[Data extracted from a collection]
$ cat config.mk
export PLATFORM = sky130hd
export DESIGN_NAME = tx_symbol_mapper_flat
export DESIGN_NICKNAME = d
export VERILOG_FILES = /design/src/rtl/tx_symbol_mapper_if.sv /design/src/rtl/tx_symbol_mapper.sv /design/src/flat_wrapper.sv
export SDC_FILE = /design/constraint.sdc
export NUM_CORES = 1
export LEC_CHECK = 0
export ABC_AREA = 1
export BUFFER_PORTS_ARGS = -buffer_cell sky130_fd_sc_hd__buf_2
export CORE_ASPECT_RATIO = 0.8
export CORE_MARGIN = 3
export CORE_UTILIZATION = 28
export CTS_BUF_LIST = sky130_fd_sc_hd__clkbuf_8
export CTS_CLUSTER_SIZE = 14
export DETAILED_ROUTE_END_ITERATION = 16
export SLEW_MARGIN = 20
export SYNTH_ARGS = -nofsm -noshare
export SYNTH_HDL_FRONTEND = slang
export SYNTH_SLANG_ARGS = --single-unit
$ cat constraint.sdc
create_clock -name clk -period 2.9 [get_ports clk]
set_input_delay 0.58 -clock clk [delete_from_list [all_inputs] [get_ports clk]]
set_output_delay 0.58 -clock clk [all_outputs]
set_load 0.05 [all_outputs]
**config.mk**
```make
export PLATFORM = sky130hd
export DESIGN_NAME = drone_cmd_sequencer
export DESIGN_NICKNAME = d
export VERILOG_FILES = /design/src/rtl/drone_cmd_pkg.sv /design/src/rtl/drone_tick_div.sv /design/src/rtl/drone_cmd_sequencer.sv
export SDC_FILE = /design/constraint.sdc
export NUM_CORES = 1
export LEC_CHECK = 0
export BUFFER_PORTS_ARGS = -buffer_cell sky130_fd_sc_hd__buf_2
export CORE_ASPECT_RATIO = 0.7
export CORE_MARGIN = 4
export CORE_UTILIZATION = 43
export DETAILED_ROUTE_END_ITERATION = 16
export PLACE_DENSITY_LB_ADDON = 0.1
export SLEW_MARGIN = 20
export SYNTH_ARGS = -nofsm -noshare
export SYNTH_HDL_FRONTEND = slang
export SYNTH_HIERARCHICAL = 1
export SYNTH_SLANG_ARGS = --single-unit
```
**constraint.sdc**
```tcl
create_clock -name clk -period 5.43 [get_ports clk]
set_clock_uncertainty 0.2 [all_clocks]
set_input_delay 0.543 -clock clk [delete_from_list [all_inputs] [get_ports clk]]
set_output_delay 0.543 -clock clk [all_outputs]
set_load 0.01 [all_outputs]
```
**src/rtl/brom_arbiter_if.sv**
```systemverilog
// brom_arbiter_if: request/response handshakes and the block ROM port of brom_arbiter.
// slave is the arbiter side; master is the requesters plus the ROM.
interface brom_arbiter_if #(
    parameter int ADDR_W = 8,
    parameter int DATA_W = 8
);
    logic              req0_valid, req1_valid;
    logic              req0_ready, req1_ready;
    logic [ADDR_W-1:0] req0_addr, req1_addr;
    logic              rsp0_valid, rsp1_valid;
    logic              rsp0_ready, rsp1_ready;
    logic [DATA_W-1:0] rsp_data;
    logic [ADDR_W-1:0] rom_addr;
    logic [DATA_W-1:0] rom_data;
    modport slave (
        input  req0_valid, req1_valid, req0_addr, req1_addr, rsp0_ready, rsp1_ready, rom_data,
        output req0_ready, req1_ready, rsp0_valid, rsp1_valid, rsp_data, rom_addr
    );
    modport master (
        output req0_valid, req1_valid, req0_addr, req1_addr, rsp0_ready, rsp1_ready, rom_data,
        input  req0_ready, req1_ready, rsp0_valid, rsp1_valid, rsp_data, rom_addr
    );
endinterface

```
**src/rtl/brom_arbiter.sv**
```systemverilog
// brom_arbiter: two requesters share one registered block ROM, one read in flight at a time.
// Define BROM_ARB_RR_EN for round-robin arbitration; default is fixed priority to requester 0.
module brom_arbiter #(
    parameter int ADDR_W = 8,
    parameter int DATA_W = 8
) (
    input logic           clock,
    input logic           reset,
    brom_arbiter_if.slave bus
);
    typedef enum logic [1:0] {IDLE, READ, CAPT, RESP} state_t;
    state_t            state;
    logic              owner, gnt1, accept, rsp0_q, rsp1_q;
    logic [ADDR_W-1:0] rom_addr_q;
    logic [DATA_W-1:0] rsp_data_q;
`ifdef BROM_ARB_RR_EN
    logic prio;  // high: requester 1 wins the next tie
    assign gnt1 = bus.req1_valid && (!bus.req0_valid || prio);
`else
    assign gnt1 = bus.req1_valid && !bus.req0_valid;
`endif
    assign bus.req0_ready = state == IDLE && !reset && bus.req0_valid && !gnt1;
    assign bus.req1_ready = state == IDLE && !reset && gnt1;
    assign accept         = bus.req0_ready || bus.req1_ready;
    assign bus.rom_addr   = rom_addr_q;
    assign bus.rsp_data   = rsp_data_q;
    assign bus.rsp0_valid = rsp0_q;
    assign bus.rsp1_valid = rsp1_q;
    always_ff @(posedge clock or posedge reset) begin
        if (reset) begin
            state      <= IDLE;
            owner      <= 1'b0;
            rom_addr_q <= '0;
            rsp_data_q <= '0;
            rsp0_q     <= 1'b0;
            rsp1_q     <= 1'b0;
`ifdef BROM_ARB_RR_EN
            prio       <= 1'b0;
`endif
        end else begin
            case (state)
                IDLE: if (accept) begin
                    rom_addr_q <= gnt1 ? bus.req1_addr : bus.req0_addr;
                    owner      <= gnt1;
                    state      <= READ;
`ifdef BROM_ARB_RR_EN
                    prio       <= !gnt1;
`endif
                end
                READ: state <= CAPT;
                CAPT: begin
                    rsp_data_q <= bus.rom_data;
                    rsp0_q     <= !owner;
                    rsp1_q     <= owner;
                    state      <= RESP;
                end
                RESP: if (owner ? bus.rsp1_ready : bus.rsp0_ready) begin
                    rsp0_q <= 1'b0;
                    rsp1_q <= 1'b0;
                    state  <= IDLE;
                end
            endcase
        end
    end
endmodule

```
**src/flat_wrapper.sv**
```systemverilog
// flat-port wrapper written by rule: the top's interface ports become plain ports
module brom_arbiter_flat 
#(
    parameter int ADDR_W = 8,
    parameter int DATA_W = 8
)
  (clock, reset, bus_req0_valid, bus_req1_valid, bus_req0_addr, bus_req1_addr, bus_rsp0_ready, bus_rsp1_ready, bus_rom_data, bus_req0_ready, bus_req1_ready, bus_rsp0_valid, bus_rsp1_valid, bus_rsp_data, bus_rom_addr);
  brom_arbiter_if #(.ADDR_W(ADDR_W), .DATA_W(DATA_W)) bus_i ();
  input logic clock;
  input logic reset;
  input wire logic [$bits(bus_i.req0_valid)-1:0] bus_req0_valid;
  input wire logic [$bits(bus_i.req1_valid)-1:0] bus_req1_valid;
  input wire logic [$bits(bus_i.req0_addr)-1:0] bus_req0_addr;
  input wire logic [$bits(bus_i.req1_addr)-1:0] bus_req1_addr;
  input wire logic [$bits(bus_i.rsp0_ready)-1:0] bus_rsp0_ready;
  input wire logic [$bits(bus_i.rsp1_ready)-1:0] bus_rsp1_ready;
  input wire logic [$bits(bus_i.rom_data)-1:0] bus_rom_data;
  output wire logic [$bits(bus_i.req0_ready)-1:0] bus_req0_ready;
  output wire logic [$bits(bus_i.req1_ready)-1:0] bus_req1_ready;
  output wire logic [$bits(bus_i.rsp0_valid)-1:0] bus_rsp0_valid;
  output wire logic [$bits(bus_i.rsp1_valid)-1:0] bus_rsp1_valid;
  output wire logic [$bits(bus_i.rsp_data)-1:0] bus_rsp_data;
  output wire logic [$bits(bus_i.rom_addr)-1:0] bus_rom_addr;
  assign bus_i.req0_valid = bus_req0_valid;
  assign bus_i.req1_valid = bus_req1_valid;
  assign bus_i.req0_addr = bus_req0_addr;
  assign bus_i.req1_addr = bus_req1_addr;
  assign bus_i.rsp0_ready = bus_rsp0_ready;
  assign bus_i.rsp1_ready = bus_rsp1_ready;
  assign bus_i.rom_data = bus_rom_data;
  assign bus_req0_ready = bus_i.req0_ready;
  assign bus_req1_ready = bus_i.req1_ready;
  assign bus_rsp0_valid = bus_i.rsp0_valid;
  assign bus_rsp1_valid = bus_i.rsp1_valid;
  assign bus_rsp_data = bus_i.rsp_data;
  assign bus_rom_addr = bus_i.rom_addr;
  brom_arbiter #(.ADDR_W(ADDR_W), .DATA_W(DATA_W)) u_core (.clock(clock), .reset(reset), .bus(bus_i));
endmodule
```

[THE TASK] Across the entries above, find each line with the word "period" and please copy it out.

[RESPONSE TO THE TASK]
create_clock -name clk -period 2.9 [get_ports clk]
create_clock -name clk -period 5.43 [get_ports clk]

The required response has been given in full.